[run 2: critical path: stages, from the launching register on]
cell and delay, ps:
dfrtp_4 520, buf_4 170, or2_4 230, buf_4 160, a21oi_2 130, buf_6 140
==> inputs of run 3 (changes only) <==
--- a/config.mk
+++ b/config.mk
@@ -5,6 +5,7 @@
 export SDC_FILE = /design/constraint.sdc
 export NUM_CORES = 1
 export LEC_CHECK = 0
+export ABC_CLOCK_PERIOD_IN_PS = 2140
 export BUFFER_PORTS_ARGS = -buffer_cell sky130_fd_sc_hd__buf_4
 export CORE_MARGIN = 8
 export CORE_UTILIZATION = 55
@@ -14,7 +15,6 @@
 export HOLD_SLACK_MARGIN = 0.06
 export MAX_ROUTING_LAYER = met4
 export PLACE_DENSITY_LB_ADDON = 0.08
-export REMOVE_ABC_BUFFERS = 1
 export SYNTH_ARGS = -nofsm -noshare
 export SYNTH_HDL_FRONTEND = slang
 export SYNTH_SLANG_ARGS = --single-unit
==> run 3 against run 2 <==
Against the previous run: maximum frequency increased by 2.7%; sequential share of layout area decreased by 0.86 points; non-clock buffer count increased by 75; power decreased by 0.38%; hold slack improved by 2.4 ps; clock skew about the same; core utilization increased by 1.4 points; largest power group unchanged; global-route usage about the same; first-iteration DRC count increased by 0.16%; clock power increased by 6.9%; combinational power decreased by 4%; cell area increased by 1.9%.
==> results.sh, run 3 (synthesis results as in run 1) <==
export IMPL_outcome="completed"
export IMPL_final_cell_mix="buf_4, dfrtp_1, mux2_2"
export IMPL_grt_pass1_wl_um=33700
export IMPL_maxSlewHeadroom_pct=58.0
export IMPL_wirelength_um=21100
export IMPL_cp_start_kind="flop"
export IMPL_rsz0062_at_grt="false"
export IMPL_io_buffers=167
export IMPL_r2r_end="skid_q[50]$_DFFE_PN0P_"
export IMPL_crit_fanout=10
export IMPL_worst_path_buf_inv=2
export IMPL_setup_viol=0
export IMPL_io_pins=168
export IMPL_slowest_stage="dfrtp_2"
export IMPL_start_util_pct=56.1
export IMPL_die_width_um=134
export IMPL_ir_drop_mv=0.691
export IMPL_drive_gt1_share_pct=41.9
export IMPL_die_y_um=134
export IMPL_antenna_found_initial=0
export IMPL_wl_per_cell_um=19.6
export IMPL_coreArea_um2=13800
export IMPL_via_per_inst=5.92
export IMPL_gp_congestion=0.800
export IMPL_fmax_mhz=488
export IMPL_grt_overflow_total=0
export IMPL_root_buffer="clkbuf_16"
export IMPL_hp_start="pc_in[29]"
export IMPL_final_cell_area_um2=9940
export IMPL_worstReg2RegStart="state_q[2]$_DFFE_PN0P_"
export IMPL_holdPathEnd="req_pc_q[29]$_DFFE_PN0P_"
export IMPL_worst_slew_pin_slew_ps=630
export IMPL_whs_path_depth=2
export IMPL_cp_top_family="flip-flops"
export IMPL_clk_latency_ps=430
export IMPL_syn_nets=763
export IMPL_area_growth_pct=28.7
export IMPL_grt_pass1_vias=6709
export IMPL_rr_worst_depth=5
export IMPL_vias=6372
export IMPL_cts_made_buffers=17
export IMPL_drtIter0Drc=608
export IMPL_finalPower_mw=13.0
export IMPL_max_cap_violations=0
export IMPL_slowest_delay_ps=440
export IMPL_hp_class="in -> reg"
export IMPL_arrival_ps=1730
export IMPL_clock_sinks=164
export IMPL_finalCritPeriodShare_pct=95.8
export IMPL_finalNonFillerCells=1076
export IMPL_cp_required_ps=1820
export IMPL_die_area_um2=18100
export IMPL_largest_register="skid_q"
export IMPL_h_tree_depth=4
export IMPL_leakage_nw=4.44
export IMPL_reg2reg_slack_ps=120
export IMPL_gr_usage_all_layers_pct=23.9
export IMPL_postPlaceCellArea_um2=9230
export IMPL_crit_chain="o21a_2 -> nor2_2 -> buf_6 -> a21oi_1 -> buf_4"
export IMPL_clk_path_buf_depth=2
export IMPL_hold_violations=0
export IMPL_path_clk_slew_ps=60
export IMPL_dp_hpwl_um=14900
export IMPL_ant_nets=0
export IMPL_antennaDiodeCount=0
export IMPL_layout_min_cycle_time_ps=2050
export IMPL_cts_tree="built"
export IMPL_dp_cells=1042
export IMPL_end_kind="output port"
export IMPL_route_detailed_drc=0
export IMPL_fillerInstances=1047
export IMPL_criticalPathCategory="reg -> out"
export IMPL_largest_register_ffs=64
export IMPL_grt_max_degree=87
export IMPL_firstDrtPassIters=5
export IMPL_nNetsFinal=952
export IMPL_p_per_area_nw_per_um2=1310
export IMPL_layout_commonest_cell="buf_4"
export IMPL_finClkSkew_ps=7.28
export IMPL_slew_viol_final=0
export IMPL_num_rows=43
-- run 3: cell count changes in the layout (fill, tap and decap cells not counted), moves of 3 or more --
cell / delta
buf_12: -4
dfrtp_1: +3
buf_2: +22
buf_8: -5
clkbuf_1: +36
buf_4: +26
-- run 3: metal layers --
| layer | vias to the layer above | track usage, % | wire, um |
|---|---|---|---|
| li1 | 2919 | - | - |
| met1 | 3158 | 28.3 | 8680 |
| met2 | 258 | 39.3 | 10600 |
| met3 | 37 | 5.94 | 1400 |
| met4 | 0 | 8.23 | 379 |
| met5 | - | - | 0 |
===== src/rtl/nbody_host_if.sv =====
// nbody_host_if
//   Register-style bus between nbody_host and the n-body accelerator.
//   Writes take effect in the strobe cycle. Read data is returned one cycle
//   after the read strobe.
//
//   Signals:
//     av_addr        host -> accel  {op[6:0], body[8:0]}
//     av_writedata   host -> accel  write data
//     av_write       host -> accel  write strobe
//     av_read        host -> accel  read strobe
//     av_chipselect  host -> accel  high with every strobe
//     av_readdata    accel -> host  read data
interface nbody_host_if #(
    parameter int DATA_WIDTH = 64,
    parameter int ADDR_WIDTH = 16
);
    logic [ADDR_WIDTH-1:0] av_addr;
    logic [DATA_WIDTH-1:0] av_writedata;
    logic                  av_write;
    logic                  av_read;
    logic                  av_chipselect;
    logic [DATA_WIDTH-1:0] av_readdata;

    modport master (
        output av_addr, av_writedata, av_write, av_read, av_chipselect,
        input  av_readdata
    );

    modport slave (
        input  av_addr, av_writedata, av_write, av_read, av_chipselect,
        output av_readdata
    );
endinterface
--- src/rtl/coin_select.sv ---
// Combinational pick of the largest available denomination not exceeding the amount owed.
import coin_pkg::*;

module coin_select #(
    parameter int unsigned AMT_W = 9
) (
    input  logic [AMT_W-1:0]     remaining,
    input  logic [NUM_COINS-1:0] avail,
    output logic [1:0]           coin_sel,
    output logic                 found
);

    // Coin encodings run largest to smallest, so the first hit wins.
    always_comb begin
        coin_sel = 2'd0;
        found    = 1'b0;
        for (int unsigned i = 0; i < NUM_COINS; i++) begin
            if (!found && avail[i] &&
                remaining >= AMT_W'(coin_value(coin_t'(i[1:0])))) begin
                coin_sel = i[1:0];
                found    = 1'b1;
            end
        end
    end

endmodule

● ● ● ● ●

- **WHAT YOU HAVE TO DO**
Quote the data above from the line containing "export IMPL_path_clk_slew_ps=60" to the line containing "8.23 | 379 |", inclusive, and stop.

- **TASK SOLUTION**
export IMPL_path_clk_slew_ps=60
export IMPL_dp_hpwl_um=14900
export IMPL_ant_nets=0
export IMPL_antennaDiodeCount=0
export IMPL_layout_min_cycle_time_ps=2050
export IMPL_cts_tree="built"
export IMPL_dp_cells=1042
export IMPL_end_kind="output port"
export IMPL_route_detailed_drc=0
export IMPL_fillerInstances=1047
export IMPL_criticalPathCategory="reg -> out"
export IMPL_largest_register_ffs=64
export IMPL_grt_max_degree=87
export IMPL_firstDrtPassIters=5
export IMPL_nNetsFinal=952
export IMPL_p_per_area_nw_per_um2=1310
export IMPL_layout_commonest_cell="buf_4"
export IMPL_finClkSkew_ps=7.28
export IMPL_slew_viol_final=0
export IMPL_num_rows=43
-- run 3: cell count changes in the layout (fill, tap and decap cells not counted), moves of 3 or more --
cell / delta
buf_12: -4
dfrtp_1: +3
buf_2: +22
buf_8: -5
clkbuf_1: +36
buf_4: +26
-- run 3: metal layers --
| layer | vias to the layer above | track usage, % | wire, um |
|---|---|---|---|
| li1 | 2919 | - | - |
| met1 | 3158 | 28.3 | 8680 |
| met2 | 258 | 39.3 | 10600 |
| met3 | 37 | 5.94 | 1400 |
| met4 | 0 | 8.23 | 379 |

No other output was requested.